El Concilio Vaticano II afirma que el Espíritu Santo «dispensa entre los fieles de todo orden unas gracias especiales... Estos dones, extraordinarios o también más sencillos o corrientes, se deben acoger con gratitud y devoción». El documento continúa recordando que los dones extraordinarios no deben ser pedidos imprudentemente. En cuanto al juicio sobre su legitimidad y uso ordinario, «corresponde a la autoridad eclesiástica, que sobre todo no debe extinguir el Espíritu, sino examinarlo todo y considerar lo que es bueno» (Lumen Gentium 12). Las carencias en la aplicación de estas directrices son evidentes y casi generales. Por eso es inútil que el Concilio afirme que quien recibe los carismas del Espíritu Santo, aunque se trate de laicos, tiene el derecho y el deber de ponerlos en práctica (Apostolicam Actuositatem 3) contando con la guía y el dis- cernimiento de los obispos. Veo con agrado la aparición de obras que se ofrecen para ayudar a los obispos en esta tarea de discernimiento; por ejem- plo, el Movimiento Carismático de Asís. Es un campo abierto que debe ponerse en funcionamiento.
Videntes y médiums. Los trato juntos porque en esencia tienen las mismas características: los primeros ven y los segundos sienten; ambos se expresan acerca de lo que han experimentado en contacto con objetos o personas. Para no extender demasiado el terreno al que se presta este tema, me limito a considerarlo en relación con mi campo específico, o sea el campo de las influencias maléficas sobre personas, objetos y casas. Varias veces he estado en contacto con estas personas; a veces las he interpelado o llamado directamente para que asistieran en oración a mis exorcismos, para que luego dijesen qué habían visto u oído. Y advertía que las respuestas dependían del espíritu de sabiduría.
Algunos, apenas ven o se encuentran junto a personas poseídas o infestadas, notan en seguida tal inconveniente; a veces se sienten mal cuando están cerca de ellas; otras veces ven la negatividad que las afecta y la describen.

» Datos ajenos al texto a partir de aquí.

## src/rtl/mantissa_sub53_4_pipe.sv

```systemverilog
// Two-stage pipelined subtractor Diff = A - zext(B) for significand decrement
// and borrow-back corrections; stage 1 takes the low SPLIT bits, stage 2 the rest.
module mantissa_sub53_4_pipe #(
  parameter int WIDTH_A = 53,
  parameter int WIDTH_B = 4,
  parameter int SPLIT   = 27
) (
  input  logic               clk,
  input  logic               rst_n,
  input  logic               in_valid,
  output logic               in_ready,
  input  logic [WIDTH_A-1:0] A,
  input  logic [WIDTH_B-1:0] B,
  output logic               out_valid,
  input  logic               out_ready,
  output logic [WIDTH_A-1:0] Diff,
  output logic               Borrow,
  output logic               Zero
);

  localparam int HW = WIDTH_A - SPLIT;

  // Handshake: a transfer happens on a rising edge where valid && ready.
  // A producer holds valid and data stable until ready; a stage advances when
  // it is empty or the stage after it is consuming, so in_ready is the only
  // combinational path (from out_ready) through the block.

  logic            s1_valid_q, s1_valid_d;
  logic [SPLIT-1:0] s1_low_q, s1_low_d;
  logic            s1_b1_q, s1_b1_d;
  logic [HW-1:0]   s1_high_q, s1_high_d;
  logic            s1_lz_q, s1_lz_d;

  logic               s2_valid_q, s2_valid_d;
  logic [WIDTH_A-1:0] diff_q, diff_d;
  logic               borrow_q, borrow_d;
  logic               zero_q, zero_d;

  logic           s1_adv, s2_adv;
  logic [SPLIT:0] low_full;
  logic [HW:0]    high_full;

  assign s2_adv   = !s2_valid_q || out_ready;
  assign s1_adv   = !s1_valid_q || s2_adv;
  assign in_ready = s1_adv;

  assign out_valid = s2_valid_q;
  assign Diff      = diff_q;
  assign Borrow    = borrow_q;
  assign Zero      = zero_q;

  always_comb begin
    // Extra top bit of each partial difference is the borrow out.
    low_full  = {1'b0, A[SPLIT-1:0]} - {{(SPLIT + 1 - WIDTH_B){1'b0}}, B};
    high_full = {1'b0, s1_high_q} - {{HW{1'b0}}, s1_b1_q};

    s1_valid_d = s1_valid_q;
    s1_low_d   = s1_low_q;
    s1_b1_d    = s1_b1_q;
    s1_high_d  = s1_high_q;
    s1_lz_d    = s1_lz_q;
    s2_valid_d = s2_valid_q;
    diff_d     = diff_q;
    borrow_d   = borrow_q;
    zero_d     = zero_q;

    if (s1_adv) begin
      s1_valid_d = in_valid;
      if (in_valid) begin
        s1_low_d  = low_full[SPLIT-1:0];
        s1_b1_d   = low_full[SPLIT];
        s1_high_d = A[WIDTH_A-1:SPLIT];
        s1_lz_d   = (low_full[SPLIT-1:0] == '0);
      end
    end

    if (s2_adv) begin
      s2_valid_d = s1_valid_q;
      if (s1_valid_q) begin
        diff_d   = {high_full[HW-1:0], s1_low_q};
        borrow_d = high_full[HW];
        zero_d   = s1_lz_q && (high_full[HW-1:0] == '0) && !high_full[HW];
      end
    end
  end

  always_ff @(posedge clk or negedge rst_n) begin
    if (!rst_n) begin
      s1_valid_q <= 1'b0;
      s1_low_q   <= '0;
      s1_b1_q    <= 1'b0;
      s1_high_q  <= '0;
      s1_lz_q    <= 1'b0;
      s2_valid_q <= 1'b0;
      diff_q     <= '0;
      borrow_q   <= 1'b0;
      zero_q     <= 1'b0;
    end else begin
      s1_valid_q <= s1_valid_d;
      s1_low_q   <= s1_low_d;
      s1_b1_q    <= s1_b1_d;
      s1_high_q  <= s1_high_d;
      s1_lz_q    <= s1_lz_d;
      s2_valid_q <= s2_valid_d;
      diff_q     <= diff_d;
      borrow_q   <= borrow_d;
      zero_q     <= zero_d;
    end
  end

endmodule

```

Basta con ponerles en la mano una fotografía, una carta, o un objeto perteneciente a una persona de la que se tienen sospechas, para obtener una respuesta: o sea, si no tiene nada, si es víctima de una enfermedad maléfica, si es una persona peligrosa porque realiza maleficios contra los demás. Puede bastarles con oír la voz. Por ejemplo, personas que dudan sobre si han recibido o no algún influjo maléfico telefonean a una de estas personas y oyen su respuesta. Llamados a casas en las que se sospecha la existencia de maleficios por las extrañas cosas que allí acaecen, perciben si el maleficio existe o no; indican objetos hechizados que hay que quemar; se dan cuenta, por ejemplo, de si hay que rasgar una determinada almohada o colchón, y entonces se encuentran en ellos esas extrañas cosas como ya hemos señalado. Pueden equivocarse; sus sensaciones deben ser controladas. Pero a veces hacen un recorrido por la vida de una persona y precisan con sorprendente claridad a qué edad ha recibido un maleficio, de qué modo, con qué finalidad ha sido hecho, así como los trastornos que ha provocado. A veces también indican quién es el autor del maleficio.